Collected data entries

==> config.mk <==
export PLATFORM = sky130hd
export DESIGN_NAME = ucf_uart_control_one
export DESIGN_NICKNAME = d
export VERILOG_FILES = /design/src/include/ucf_pkg.sv /design/src/core/ucf_uart_control_one.sv
export SDC_FILE = /design/constraint.sdc
export NUM_CORES = 1
export LEC_CHECK = 0
export ABC_AREA = 1
export BUFFER_PORTS_ARGS = -buffer_cell sky130_fd_sc_hd__buf_4
export CORE_MARGIN = 2
export CORE_UTILIZATION = 25
export CTS_CLUSTER_DIAMETER = 40
export CTS_CLUSTER_SIZE = 14
export DETAILED_ROUTE_END_ITERATION = 12
export PLACE_DENSITY_LB_ADDON = 0.3
export SETUP_SLACK_MARGIN = 0.15
export SYNTH_ARGS = -nofsm -noshare
export SYNTH_HDL_FRONTEND = slang
export SYNTH_SLANG_ARGS = --single-unit
==> constraint.sdc <==
create_clock -name sys_clk -period 2.3 [get_ports sys_clk]
set_input_delay 0.23 -clock sys_clk [delete_from_list [all_inputs] [get_ports sys_clk]]
set_output_delay 0.23 -clock sys_clk [all_outputs]
set_load 0.005 [all_outputs]
==> src/include/ucf_pkg.sv <==
package ucf_pkg;
  // register indices; byte address is four times the index
  localparam logic [11:0] IDX_CTL0 = 12'hf42;
  localparam logic [11:0] IDX_CTL1 = 12'hf43;
  localparam logic [11:0] IDX_ADDR_CMP = 12'hf45;
  localparam logic [11:0] IDX_BAUD_HI = 12'hf46;
  localparam logic [11:0] IDX_BAUD_LO = 12'hf47;
  localparam logic [11:0] IDX_IRQ_STATUS = 12'hf49;
  localparam logic [11:0] IDX_IRQ_ENABLE = 12'hf4a;
  localparam logic [11:0] IDX_IRQ_CLEAR = 12'hf4b;
  // control 0 fields used here
  localparam int CTL0_RX_ENABLE = 6;
  localparam int CTL0_PARITY_ON = 4;
  // control 1 fields
  localparam int CTL1_MODE_HI = 7;
  localparam int CTL1_NINE_BIT_ENABLE = 6;
  localparam int CTL1_MODE_LO = 5;
  localparam int CTL1_NINTH_BIT_TX_VALUE = 4;
  localparam int CTL1_DRIVER_ENABLE_POLARITY = 3;
  localparam int CTL1_BAUD_READBACK_IRQ_CTRL = 2;
  localparam int CTL1_RX_DATA_IRQ_GATE = 1;
  localparam int CTL1_INFRARED_PATH_ENABLE = 0;
  // interrupt status bits
  localparam int IRQ_RX_DATA = 0;
  localparam int IRQ_RX_ERROR = 1;
  localparam int IRQ_BAUD_TICK = 2;
  localparam int IRQ_BITS = 3;
  // reset values
  localparam logic [7:0] CTL_RESET = 8'h00;
  localparam logic [7:0] ADDR_CMP_RESET = 8'h00;
  localparam logic [7:0] BAUD_BYTE_RESET = 8'hff;
  localparam logic [IRQ_BITS-1:0] IRQ_RESET = 3'h0;
  // address filter policies
  typedef enum logic [1:0] {
    UCF_FILTER_ALL = 2'b00,
    UCF_FILTER_ADDR_ONLY = 2'b01,
    UCF_FILTER_MATCH_RUN = 2'b10,
    UCF_FILTER_MATCH_DATA = 2'b11
  } ucf_filter_e;
  // one received character from the deserialiser
  typedef struct packed {
    logic valid;
    logic [7:0] data;
    logic ninth;
    logic error;
  } ucf_rx_char_s;
  // transmit framing controls toward the serialiser
  typedef struct packed {
    logic nineBitFrame;
    logic ninthBit;
    logic parityOn;
  } ucf_tx_frame_s;
endpackage

==> src/core/ucf_uart_control_one.sv <==
// Design decision made here: the Wishbone register port.
`timescale 1ns/1ps
`default_nettype none
// What this block does
// - nine-bit enable switches to nine-bit framing; clear returns ordinary framing
// - mode 00: interrupt on every received byte, address or data
// - mode 01: interrupt only on address bytes
// - mode 10: interrupt on matching address and following data until mismatch
// - mode 11: interrupt only on data after a matching address
// - in nine-bit mode transmit ninth bit comes from the field
// - driver enable active high when polarity zero, active low when one
// - receiver off and baud control set: counter zero raises baud tick interrupt
// - baud byte reads give reload when control zero, live count when one
// - low byte read does not latch high byte
// - gate zero: data and errors interrupt; gate one: only errors
// - infrared field routes serial data through the encoder and decoder
// - nine-bit mode overrides parity enable
// - upper mode bit: address bytes compared, interrupts and availability only on match
module ucf_uart_control_one #(
  parameter int BAUD_WIDTH = 16
) (
  // clock, reset, enable
  input wire logic sys_clk,
  input wire logic reset,
  input wire logic clkEnable,
  // wishbone slave
  input wire logic wb_cyc_i,
  input wire logic wb_stb_i,
  input wire logic wb_we_i,
  input wire logic [15:0] wb_adr_i,
  input wire logic [3:0] wb_sel_i,
  input wire logic [31:0] wb_dat_i,
  output logic [31:0] wb_dat_o,
  output logic wb_ack_o,
  // receive and transmit cores
  input wire ucf_pkg::ucf_rx_char_s rxChar,
  input wire logic txActive,
  output ucf_pkg::ucf_tx_frame_s txFrame,
  output logic rxByteAvailable,
  output logic baudTick,
  // serial path
  input wire logic txSerial,
  input wire logic irEncodedTx,
  input wire logic rxPin,
  input wire logic irDecodedRx,
  output logic txPin,
  output logic rxToCore,
  output logic lineDriverEnable,
  // interrupt
  output logic irq
);
  logic [7:0] ctl0;
  logic [7:0] ctl1;
  logic [7:0] addrCompare;
  logic [15:0] baudReload;
  logic [BAUD_WIDTH-1:0] baudDividerCounter;
  logic [ucf_pkg::IRQ_BITS-1:0] irqStatus;
  logic [ucf_pkg::IRQ_BITS-1:0] irqEnable;
  logic lastAddrMatched;
  logic busReq;
  logic wrStrobe;
  logic [11:0] regIdx;
  logic nineBitEnable;
  logic rxEnabled;
  logic baudReadbackIrqCtrl;
  ucf_pkg::ucf_filter_e addrFilterMode;
  logic isAddrByte;
  logic addrMatch;
  logic passByte;
  logic rxDataEvent;
  logic [ucf_pkg::IRQ_BITS-1:0] setEvents;
  logic [ucf_pkg::IRQ_BITS-1:0] clearMask;
  logic [15:0] baudView;
  logic [7:0] next_readByte;

  assign busReq = wb_cyc_i && wb_stb_i && !wb_ack_o;
  assign wrStrobe = busReq && wb_we_i && wb_sel_i[0];
  assign regIdx = wb_adr_i[13:2];
  assign nineBitEnable = ctl1[ucf_pkg::CTL1_NINE_BIT_ENABLE];
  assign rxEnabled = ctl0[ucf_pkg::CTL0_RX_ENABLE];
  assign baudReadbackIrqCtrl = ctl1[ucf_pkg::CTL1_BAUD_READBACK_IRQ_CTRL];
  assign addrFilterMode = ucf_pkg::ucf_filter_e'({ctl1[ucf_pkg::CTL1_MODE_HI],
                                                  ctl1[ucf_pkg::CTL1_MODE_LO]});
  assign isAddrByte = nineBitEnable && rxChar.ninth;
  assign addrMatch = rxChar.data == addrCompare;

  // decides whether a received character is passed on and interrupts
  always_comb
  begin
    passByte = 1'b1;
    if (nineBitEnable)
    begin
      case (addrFilterMode)
        ucf_pkg::UCF_FILTER_ALL: passByte = 1'b1;
        ucf_pkg::UCF_FILTER_ADDR_ONLY: passByte = isAddrByte;
        ucf_pkg::UCF_FILTER_MATCH_RUN:
          passByte = isAddrByte ? addrMatch : lastAddrMatched;
        ucf_pkg::UCF_FILTER_MATCH_DATA:
          passByte = !isAddrByte && lastAddrMatched;
        default: passByte = 1'b0;
      endcase
    end
  end

  assign rxDataEvent = rxChar.valid && !rxChar.error && passByte;
  assign clearMask = (wrStrobe && regIdx == ucf_pkg::IDX_IRQ_CLEAR) ?
                     wb_dat_i[ucf_pkg::IRQ_BITS-1:0] : ucf_pkg::IRQ_RESET;
  assign baudView = baudReadbackIrqCtrl ? baudDividerCounter[15:0] : baudReload;

  always_comb
  begin
    setEvents = ucf_pkg::IRQ_RESET;
    setEvents[ucf_pkg::IRQ_RX_DATA] = rxDataEvent &&
                                      !ctl1[ucf_pkg::CTL1_RX_DATA_IRQ_GATE];
    setEvents[ucf_pkg::IRQ_RX_ERROR] = rxChar.valid && rxChar.error;
    setEvents[ucf_pkg::IRQ_BAUD_TICK] = baudTick && !rxEnabled && baudReadbackIrqCtrl;
  end

  always_comb
  begin
    next_readByte = 8'h00;
    case (regIdx)
      ucf_pkg::IDX_CTL0: next_readByte = ctl0;
      ucf_pkg::IDX_CTL1: next_readByte = ctl1;
      ucf_pkg::IDX_ADDR_CMP: next_readByte = addrCompare;
      ucf_pkg::IDX_BAUD_HI: next_readByte = baudView[15:8];
      ucf_pkg::IDX_BAUD_LO: next_readByte = baudView[7:0];
      ucf_pkg::IDX_IRQ_STATUS: next_readByte = {5'h00, irqStatus};
      ucf_pkg::IDX_IRQ_ENABLE: next_readByte = {5'h00, irqEnable};
      default: next_readByte = 8'h00;
    endcase
  end

  // bus answer one cycle after the request
  always_ff @(posedge sys_clk)
  begin
    if (reset)
    begin
      wb_ack_o <= 1'b0;
      wb_dat_o <= 32'h00000000;
    end
    else if (clkEnable)
    begin
      wb_ack_o <= busReq;
      wb_dat_o <= busReq ? {24'h000000, next_readByte} : 32'h00000000;
    end
  end

  // configuration registers
  always_ff @(posedge sys_clk)
  begin
    if (reset)
    begin
      ctl0 <= ucf_pkg::CTL_RESET;
      ctl1 <= ucf_pkg::CTL_RESET;
      addrCompare <= ucf_pkg::ADDR_CMP_RESET;
      baudReload <= {ucf_pkg::BAUD_BYTE_RESET, ucf_pkg::BAUD_BYTE_RESET};
      irqEnable <= ucf_pkg::IRQ_RESET;
    end
    else if (clkEnable && wrStrobe)
    begin
      case (regIdx)
        ucf_pkg::IDX_CTL0: ctl0 <= wb_dat_i[7:0];
        ucf_pkg::IDX_CTL1: ctl1 <= wb_dat_i[7:0];
        ucf_pkg::IDX_ADDR_CMP: addrCompare <= wb_dat_i[7:0];
        ucf_pkg::IDX_BAUD_HI: baudReload[15:8] <= wb_dat_i[7:0];
        ucf_pkg::IDX_BAUD_LO: baudReload[7:0] <= wb_dat_i[7:0];
        ucf_pkg::IDX_IRQ_ENABLE: irqEnable <= wb_dat_i[ucf_pkg::IRQ_BITS-1:0];
        default: ;
      endcase
    end
  end

  // baud down-counter, reloads on reaching zero
  always_ff @(posedge sys_clk)
  begin
    if (reset)
    begin
      baudDividerCounter <= BAUD_WIDTH'({ucf_pkg::BAUD_BYTE_RESET, ucf_pkg::BAUD_BYTE_RESET});
      baudTick <= 1'b0;
    end
    else if (clkEnable)
    begin
      baudTick <= baudDividerCounter == '0;
      if (baudDividerCounter == '0)
        baudDividerCounter <= BAUD_WIDTH'(baudReload);
      else
        baudDividerCounter <= baudDividerCounter - 1'b1;
    end
  end

  // remembers whether the latest address byte matched
  always_ff @(posedge sys_clk)
  begin
    if (reset)
      lastAddrMatched <= 1'b0;
    else if (clkEnable && rxChar.valid && !rxChar.error && isAddrByte)
      lastAddrMatched <= addrMatch;
  end

  // sticky status; a new event wins over a clear in the same cycle
  always_ff @(posedge sys_clk)
  begin
    if (reset)
      irqStatus <= ucf_pkg::IRQ_RESET;
    else if (clkEnable)
      irqStatus <= (irqStatus & ~clearMask) | setEvents;
  end

  always_ff @(posedge sys_clk)
  begin
    if (reset)
    begin
      irq <= 1'b0;
      rxByteAvailable <= 1'b0;
    end
    else if (clkEnable)
    begin
      irq <= |(((irqStatus & ~clearMask) | setEvents) & irqEnable);
      rxByteAvailable <= rxDataEvent;
    end
  end

  // framing, driver enable and serial routing
  always_ff @(posedge sys_clk)
  begin
    if (reset)
    begin
      txFrame <= '0;
      lineDriverEnable <= 1'b0;
      txPin <= 1'b1;
      rxToCore <= 1'b1;
    end
    else if (clkEnable)
    begin
      txFrame.nineBitFrame <= nineBitEnable;
      txFrame.ninthBit <= nineBitEnable && ctl1[ucf_pkg::CTL1_NINTH_BIT_TX_VALUE];
      txFrame.parityOn <= ctl0[ucf_pkg::CTL0_PARITY_ON] && !nineBitEnable;
      lineDriverEnable <= txActive ^ ctl1[ucf_pkg::CTL1_DRIVER_ENABLE_POLARITY];
      txPin <= ctl1[ucf_pkg::CTL1_INFRARED_PATH_ENABLE] ? irEncodedTx : txSerial;
      rxToCore <= ctl1[ucf_pkg::CTL1_INFRARED_PATH_ENABLE] ? irDecodedRx : rxPin;
    end
  end

  AST_NINTH_BIT: assert property (@(posedge sys_clk) disable iff (reset)
    clkEnable |=> (txFrame.ninthBit == ($past(nineBitEnable) &&
      $past(ctl1[ucf_pkg::CTL1_NINTH_BIT_TX_VALUE]))))
    else $error("ninth bit does not follow field");
  AST_PARITY_OVERRIDE: assert property (@(posedge sys_clk) disable iff (reset)
    txFrame.nineBitFrame |-> !txFrame.parityOn)
    else $error("parity active in nine-bit mode");
  AST_DRIVER_POL: assert property (@(posedge sys_clk) disable iff (reset)
    clkEnable |=> lineDriverEnable == ($past(txActive) ^
      $past(ctl1[ucf_pkg::CTL1_DRIVER_ENABLE_POLARITY])))
    else $error("driver enable polarity wrong");
  AST_ADDR_ONLY: assert property (@(posedge sys_clk) disable iff (reset)
    (clkEnable && nineBitEnable && addrFilterMode == ucf_pkg::UCF_FILTER_ADDR_ONLY
      && rxChar.valid && !rxChar.ninth) |=> !rxByteAvailable)
    else $error("data byte passed in address-only mode");
  AST_MATCH_DATA: assert property (@(posedge sys_clk) disable iff (reset)
    (clkEnable && nineBitEnable && addrFilterMode == ucf_pkg::UCF_FILTER_MATCH_DATA
      && rxChar.valid && rxChar.ninth) |=> !rxByteAvailable)
    else $error("address byte passed in match-data mode");
  AST_ALL_BYTES: assert property (@(posedge sys_clk) disable iff (reset)
    (clkEnable && (!nineBitEnable || addrFilterMode == ucf_pkg::UCF_FILTER_ALL)
      && rxChar.valid && !rxChar.error) |=> rxByteAvailable)
    else $error("byte dropped in pass-all mode");
  AST_DATA_GATE: assert property (@(posedge sys_clk) disable iff (reset)
    (clkEnable && ctl1[ucf_pkg::CTL1_RX_DATA_IRQ_GATE] && !irqStatus[ucf_pkg::IRQ_RX_DATA]
      && !rxChar.error) |=> !irqStatus[ucf_pkg::IRQ_RX_DATA])
    else $error("gated data raised interrupt");
  AST_BAUD_IRQ: assert property (@(posedge sys_clk) disable iff (reset)
    (clkEnable && baudTick && !rxEnabled && baudReadbackIrqCtrl)
      |=> irqStatus[ucf_pkg::IRQ_BAUD_TICK])
    else $error("baud tick did not set status");
  AST_MATCH_RUN: assert property (@(posedge sys_clk) disable iff (reset)
    (clkEnable && nineBitEnable && addrFilterMode == ucf_pkg::UCF_FILTER_MATCH_RUN
      && rxChar.valid && !rxChar.error && rxChar.ninth && !addrMatch) |=> !rxByteAvailable)
    else $error("mismatched address passed");
endmodule
`default_nettype wire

THE TASK >> For each line in the data that holds the word "here", copy the line.

RESPONSE >>
  // control 0 fields used here
// Design decision made here: the Wishbone register port.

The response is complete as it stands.